4ストロークエンジンの優位性
前々回の特集でも取り上げましたが、船外機の世界は急ピッチで4ストローク化が進んでいます。今回は国産船外機メーカーのもう一方の雄、スズキのエンジンを例にとり、同社の4ストロークエンジンの優位性について特集します。
もはや電子制御は当たり前に
スズキの船外機用4ストロークエンジンは、もはやクルマ並の進化を遂げたといっても差し支えないレベルにあります。始動時は、気温、気圧等の諸条件をセンサーが感知。燃料の噴射タイミングや噴射量を電子式燃料噴射装置が自動的にコントロール。当然、始動もクルマ並で、キーをひねるだけで何事も無かったように目覚めてくれます。また、4ストロークエンジンならではのスムーズな回転と、EPI(電子制御燃料噴射装置)の採用による振動が少ない快適な乗り心地、高い操縦性も実現されています。 EPI(電子制御燃料噴射装置)搭載のメリットはこれだけにとどまらず、パワフルな加速と俊敏なレスポンスの実現にも一役買っています。低速から高速まで、全回転域にわたり最適なパワーを確保、スムーズに最高速まで加速します。
環境性能も重要なテーマ
4ストロークは、燃料とオイルが分離されていますから、2ストロークのようにオイルが燃焼することで発生する白煙や独特のオイル臭がありません。

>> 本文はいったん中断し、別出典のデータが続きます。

### src/rtl/uart_fifo_controller_if.sv
// Host-side bus of the UART FIFO controller.
//   master : host (pushes TX bytes, pops RX entries, clears overrun)
//   slave  : uart_fifo_controller
//   tx_wr_i/tx_wdata_i       TX FIFO push strobe and data
//   tx_full_o/tx_level_o     TX FIFO status, tx_idle_o: nothing queued or in flight
//   rx_rd_i                  RX FIFO pop strobe
//   rx_rdata_o/rx_rerr_o     RX head data and {stop_err, parity_err}
//   rx_empty_o/rx_level_o    RX FIFO status, rx_ovr_o sticky overrun, rx_ovr_clr_i clears it
interface uart_fifo_controller_if #(
  parameter int MAX_UART_DATA_W = 8,
  parameter int TX_DEPTH        = 16,
  parameter int RX_DEPTH        = 16
);
  logic                          tx_wr_i;
  logic [MAX_UART_DATA_W-1:0]    tx_wdata_i;
  logic                          tx_full_o;
  logic [$clog2(TX_DEPTH):0]     tx_level_o;
  logic                          tx_idle_o;
  logic                          rx_rd_i;
  logic [MAX_UART_DATA_W-1:0]    rx_rdata_o;
  logic [1:0]                    rx_rerr_o;
  logic                          rx_empty_o;
  logic [$clog2(RX_DEPTH):0]     rx_level_o;
  logic                          rx_ovr_o;
  logic                          rx_ovr_clr_i;

  modport master (
    output tx_wr_i, tx_wdata_i, rx_rd_i, rx_ovr_clr_i,
    input  tx_full_o, tx_level_o, tx_idle_o, rx_rdata_o, rx_rerr_o, rx_empty_o, rx_level_o, rx_ovr_o
  );
  modport slave (
    input  tx_wr_i, tx_wdata_i, rx_rd_i, rx_ovr_clr_i,
    output tx_full_o, tx_level_o, tx_idle_o, rx_rdata_o, rx_rerr_o, rx_empty_o, rx_level_o, rx_ovr_o
  );
endinterface

### src/rtl/uart_fifo_controller.sv
// UART with runtime 16x-oversample baud divisor, TX/RX FIFOs and an RX line synchroniser.
//   clk_i, rst_i            clock, synchronous active-high reset
//   baud_div_i              oversample tick period minus 1
//   tx_en_i, tx_conf_i      TX enable and per-character config {data[1:0], stop[1:0], parity_en}
//   uart_tx_o               serial TX line
//   rx_en_i, rx_conf_i      RX enable and config (static while a character is received)
//   uart_rx_i               asynchronous serial RX line
//   host                    FIFO push/pop/status bus (slave side)
// Config: data bits = 5 + data code, stop code 0 -> 1 stop bit else 2, parity_en -> even parity.
module uart_fifo_controller #(
  parameter int MAX_UART_DATA_W = 8,
  parameter int TOTAL_CONF_W    = 5,
  parameter int DIV_W           = 16,
  parameter int TX_DEPTH        = 16,
  parameter int RX_DEPTH        = 16,
  parameter int SYNC_STAGES     = 3
) (
  input  logic                    clk_i,
  input  logic                    rst_i,
  input  logic [DIV_W-1:0]        baud_div_i,
  input  logic                    tx_en_i,
  input  logic [TOTAL_CONF_W-1:0] tx_conf_i,
  output logic                    uart_tx_o,
  input  logic                    rx_en_i,
  input  logic [TOTAL_CONF_W-1:0] rx_conf_i,
  input  logic                    uart_rx_i,
  uart_fifo_controller_if.slave   host
);
  localparam int DW    = MAX_UART_DATA_W;
  localparam int TXA_W = $clog2(TX_DEPTH);
  localparam int RXA_W = $clog2(RX_DEPTH);
  localparam int FR_W  = DW + 4;              // start + data + parity + 2 stop
  localparam int BC_W  = $clog2(FR_W + 1);
  localparam logic [TXA_W:0] TX_FULL_LVL = (TXA_W+1)'(TX_DEPTH);
  localparam logic [RXA_W:0] RX_FULL_LVL = (RXA_W+1)'(RX_DEPTH);

  typedef enum logic [1:0] {S_IDLE, S_LAUNCH, S_WAIT} tx_st_e;

  function automatic int dbits(input logic [TOTAL_CONF_W-1:0] c);
    return 5 + int'(c[4:3]);
  endfunction

  function automatic logic [BC_W-1:0] frame_len(input logic [TOTAL_CONF_W-1:0] c);
    return BC_W'(2 + dbits(c) + int'(c[0]) + int'(c[2:1] != 2'b00));
  endfunction

  // LSB-first frame, bits above the last stop bit are idle ones.
  function automatic logic [FR_W-1:0] build_frame(input logic [DW-1:0] d,
                                                  input logic [TOTAL_CONF_W-1:0] c);
    logic [FR_W-1:0] f;
    logic p;
    f = '1; f[0] = 1'b0; p = 1'b0;
    for (int i = 0; i < DW; i++)
      if (i < dbits(c)) begin f[i+1] = d[i]; p = p ^ d[i]; end
    if (c[0]) f[dbits(c)+1] = p;
    return f;
  endfunction

  // ---------------- baud tick ----------------
  logic [DIV_W-1:0] baud_cnt_q, baud_cnt_d;
  logic baud_run, baud_tick;
  logic tx_busy_q, tx_busy_d, tx_done_q, tx_done_d;

  // A character already on the line keeps the counter alive so it can finish after tx_en_i drops.
  assign baud_run  = tx_en_i | rx_en_i | tx_busy_q;
  // >= rather than == so a divisor shrunk below the current count wraps at once.
  assign baud_tick = baud_run & (baud_cnt_q >= baud_div_i);

  always_comb begin
    baud_cnt_d = baud_cnt_q;
    if (baud_tick)     baud_cnt_d = '0;
    else if (baud_run) baud_cnt_d = baud_cnt_q + DIV_W'(1);
  end

  // ---------------- TX FIFO + launch FSM ----------------
  logic [DW-1:0]    tx_mem_q [TX_DEPTH];
  logic [TXA_W-1:0] tx_wp_q, tx_wp_d, tx_rp_q, tx_rp_d;
  logic [TXA_W:0]   tx_lvl_q, tx_lvl_d;
  logic tx_push, tx_pop, tx_empty, tx_start;
  tx_st_e tx_st_q, tx_st_d;

  assign tx_empty        = tx_lvl_q == '0;
  assign host.tx_full_o  = tx_lvl_q == TX_FULL_LVL;
  assign host.tx_level_o = tx_lvl_q;
  assign host.tx_idle_o  = (tx_st_q == S_IDLE) & tx_empty & ~tx_busy_q;
  assign tx_push         = host.tx_wr_i & ~host.tx_full_o;
  assign tx_pop          = tx_start;

  always_comb begin
    tx_st_d  = tx_st_q;
    tx_start = 1'b0;
    unique case (tx_st_q)
      S_IDLE:   if (!tx_empty && tx_en_i && !tx_busy_q) tx_st_d = S_LAUNCH;
      S_LAUNCH: begin tx_start = 1'b1; tx_st_d = S_WAIT; end
      // Shifter is already idle on the done cycle, so chain straight into the next launch.
      S_WAIT:   if (tx_done_q) tx_st_d = (!tx_empty && tx_en_i) ? S_LAUNCH : S_IDLE;
      default:  tx_st_d = S_IDLE;
    endcase
  end

  always_comb begin
    tx_wp_d  = tx_push ? tx_wp_q + TXA_W'(1) : tx_wp_q;
    tx_rp_d  = tx_pop  ? tx_rp_q + TXA_W'(1) : tx_rp_q;
    tx_lvl_d = tx_lvl_q;
    if (tx_push && !tx_pop)      tx_lvl_d = tx_lvl_q + (TXA_W+1)'(1);
    else if (!tx_push && tx_pop) tx_lvl_d = tx_lvl_q - (TXA_W+1)'(1);
  end

  // ---------------- TX shifter ----------------
  logic [FR_W-1:0] tx_fr_q, tx_fr_d;
  logic [BC_W-1:0] tx_bits_q, tx_bits_d;    // bits still to send after the current one
  logic [3:0]      tx_tk_q, tx_tk_d;

  always_comb begin
    tx_fr_d   = tx_fr_q;
    tx_bits_d = tx_bits_q;
    tx_tk_d   = tx_tk_q;
    tx_busy_d = tx_busy_q;
    tx_done_d = 1'b0;
    if (tx_start) begin
      tx_fr_d   = build_frame(tx_mem_q[tx_rp_q], tx_conf_i);
      tx_bits_d = frame_len(tx_conf_i) - BC_W'(1);
      tx_tk_d   = '0;
      tx_busy_d = 1'b1;
    end else if (tx_busy_q && baud_tick) begin
      tx_tk_d = tx_tk_q + 4'd1;
      if (tx_tk_q == 4'd15) begin
        if (tx_bits_q == '0) begin
          tx_busy_d = 1'b0;
          tx_done_d = 1'b1;
        end else begin
          tx_fr_d   = {1'b1, tx_fr_q[FR_W-1:1]};
          tx_bits_d = tx_bits_q - BC_W'(1);
        end
      end
    end
  end

  assign uart_tx_o = tx_busy_q ? tx_fr_q[0] : 1'b1;

  // ---------------- RX synchroniser + sampler ----------------
  logic [SYNC_STAGES-1:0] rx_sync_q, rx_sync_d;
  logic [FR_W-1:0] rx_fr_q, rx_fr_d;
  logic [BC_W-1:0] rx_idx_q, rx_idx_d;
  logic [3:0]      rx_tk_q, rx_tk_d;
  logic rx_busy_q, rx_busy_d, rx_done_q, rx_done_d, rx_s;

  assign rx_sync_d = {rx_sync_q[SYNC_STAGES-2:0], uart_rx_i};
  assign rx_s      = rx_sync_q[SYNC_STAGES-1];

  always_comb begin
    rx_fr_d   = rx_fr_q;
    rx_idx_d  = rx_idx_q;
    rx_tk_d   = rx_tk_q;
    rx_busy_d = rx_busy_q;
    rx_done_d = 1'b0;
    if (baud_tick) begin
      if (!rx_busy_q) begin
        if (rx_en_i && !rx_s) begin
          rx_busy_d = 1'b1;
          rx_tk_d   = '0;
          rx_idx_d  = '0;
        end
      end else begin
        rx_tk_d = rx_tk_q + 4'd1;
        if (rx_tk_q == 4'd7) begin                  // mid-bit sample
          rx_fr_d[rx_idx_q] = rx_s;
          rx_idx_d = rx_idx_q + BC_W'(1);
          if (rx_idx_q == '0 && rx_s) rx_busy_d = 1'b0;   // start bit did not hold: glitch
          // Finish at mid stop bit so the next start edge is not missed.
          else if (rx_idx_q == frame_len(rx_conf_i) - BC_W'(1)) begin
            rx_busy_d = 1'b0;
            rx_done_d = 1'b1;
          end
        end
      end
    end
  end

  logic [DW-1:0] rx_data;
  logic rx_par, rx_perr, rx_serr;

  always_comb begin
    rx_data = '0;
    rx_par  = 1'b0;
    for (int i = 0; i < DW; i++)
      if (i < dbits(rx_conf_i)) begin rx_data[i] = rx_fr_q[i+1]; rx_par = rx_par ^ rx_fr_q[i+1]; end
    rx_perr = rx_conf_i[0] & (rx_par ^ rx_fr_q[dbits(rx_conf_i)+1]);
    rx_serr = ~rx_fr_q[dbits(rx_conf_i) + 1 + int'(rx_conf_i[0])];
  end

  // ---------------- RX FIFO ----------------
  logic [DW+1:0]    rx_mem_q [RX_DEPTH];
  logic [RXA_W-1:0] rx_wp_q, rx_wp_d, rx_rp_q, rx_rp_d;
  logic [RXA_W:0]   rx_lvl_q, rx_lvl_d;
  logic rx_push, rx_pop, rx_full, rx_ovr_q, rx_ovr_d;

  assign rx_full         = rx_lvl_q == RX_FULL_LVL;
  assign host.rx_empty_o = rx_lvl_q == '0;
  assign host.rx_level_o = rx_lvl_q;
  assign host.rx_ovr_o   = rx_ovr_q;
  assign host.rx_rdata_o = host.rx_empty_o ? '0 : rx_mem_q[rx_rp_q][DW-1:0];
  assign host.rx_rerr_o  = host.rx_empty_o ? '0 : rx_mem_q[rx_rp_q][DW+1:DW];
  assign rx_pop          = host.rx_rd_i & ~host.rx_empty_o;
  // A pop in the same cycle frees the slot, so a full FIFO still accepts the character.
  assign rx_push         = rx_done_q & (~rx_full | rx_pop);

  always_comb begin
    rx_wp_d  = rx_push ? rx_wp_q + RXA_W'(1) : rx_wp_q;
    rx_rp_d  = rx_pop  ? rx_rp_q + RXA_W'(1) : rx_rp_q;
    rx_lvl_d = rx_lvl_q;
    if (rx_push && !rx_pop)      rx_lvl_d = rx_lvl_q + (RXA_W+1)'(1);
    else if (!rx_push && rx_pop) rx_lvl_d = rx_lvl_q - (RXA_W+1)'(1);
    rx_ovr_d = (rx_ovr_q & ~host.rx_ovr_clr_i) | (rx_done_q & ~rx_push);   // set wins
  end

  // ---------------- registers ----------------
  always_ff @(posedge clk_i) begin
    if (tx_push) tx_mem_q[tx_wp_q] <= host.tx_wdata_i;
    if (rx_push) rx_mem_q[rx_wp_q] <= {rx_serr, rx_perr, rx_data};
  end

  always_ff @(posedge clk_i) begin
    if (rst_i) begin
      baud_cnt_q <= '0;
      tx_wp_q <= '0; tx_rp_q <= '0; tx_lvl_q <= '0; tx_st_q <= S_IDLE;
      tx_fr_q <= '1; tx_bits_q <= '0; tx_tk_q <= '0; tx_busy_q <= 1'b0; tx_done_q <= 1'b0;
      rx_sync_q <= '1;
      rx_fr_q <= '1; rx_idx_q <= '0; rx_tk_q <= '0; rx_busy_q <= 1'b0; rx_done_q <= 1'b0;
      rx_wp_q <= '0; rx_rp_q <= '0; rx_lvl_q <= '0; rx_ovr_q <= 1'b0;
    end else begin
      baud_cnt_q <= baud_cnt_d;
      tx_wp_q <= tx_wp_d; tx_rp_q <= tx_rp_d; tx_lvl_q <= tx_lvl_d; tx_st_q <= tx_st_d;
      tx_fr_q <= tx_fr_d; tx_bits_q <= tx_bits_d; tx_tk_q <= tx_tk_d;
      tx_busy_q <= tx_busy_d; tx_done_q <= tx_done_d;
      rx_sync_q <= rx_sync_d;
      rx_fr_q <= rx_fr_d; rx_idx_q <= rx_idx_d; rx_tk_q <= rx_tk_d;
      rx_busy_q <= rx_busy_d; rx_done_q <= rx_done_d;
      rx_wp_q <= rx_wp_d; rx_rp_q <= rx_rp_d; rx_lvl_q <= rx_lvl_d; rx_ovr_q <= rx_ovr_d;
    end
  end
endmodule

さらにEPI(電子制御燃料噴射装置)の採用により、高性能、低燃費、静粛性、クリーンを実現。 スズキの4ストローク船外機 DF40を例にとると、同出力2ストローク船外機DT40と比較し、アイドリング時の燃費はなんと約1/4。最大出力時でも約30%の燃費を節約。EPA(アメリカ環境保護庁)の排ガス規制をもクリアする設計です。
メンテナンス性も向上
| スズキのDF50 4ストローク3気筒、12バルブエンジンで環境に最大限の配慮がなされている。 |
スズキのDF50/40は、船外機で初めてタイミングチェーンを採用することにより、エンジンの高い耐久性を確保しています。また、自動油圧式テンショナーがチェーンの張り具合を自動調整するため、長期間にわたりメンテナンスの必要がなくなりました。これらはクルマのエンジンではおなじみの装備と言えますが、こうした技術が続々と船外機用エンジンに導入されていることは驚きです。
高出力と静粛性の両立も可能に
|
スズキのDF140 |
DF140/115/90/50/40には、スズキのエンジン技術を活かしたDOHC4バルブエンジンが採用されています。これらは、水上でのパフォーマンスをテーマに、独自に開発した高性能エンジンです。DOHC4バルブエンジンとすることで、燃費・加速性能、さらには静粛性をも確保。さらに、アイドルエアコントロールシステム(IAC)の採用により、アイドリング時はエンジン音より検水口の水が水面を叩く音の方が大きいほど静かです。最大出力時であっても、隣の人と会話が楽しめるほど静かです。
4ストローク化は時代の流れ
以上のように、急ピッチで高性能4ストロークエンジンが船外機の世界に進出しています。確かに、2ストロークエンジンにも捨てがたい魅力がありますが、環境問題も考えると、もはや4ストローク化は時代の流れとも言えましょう。軽量コンパクトモデルにも続々と4ストロークがデビューしています。今後も4ストロークエンジンの動向からは目が離せません。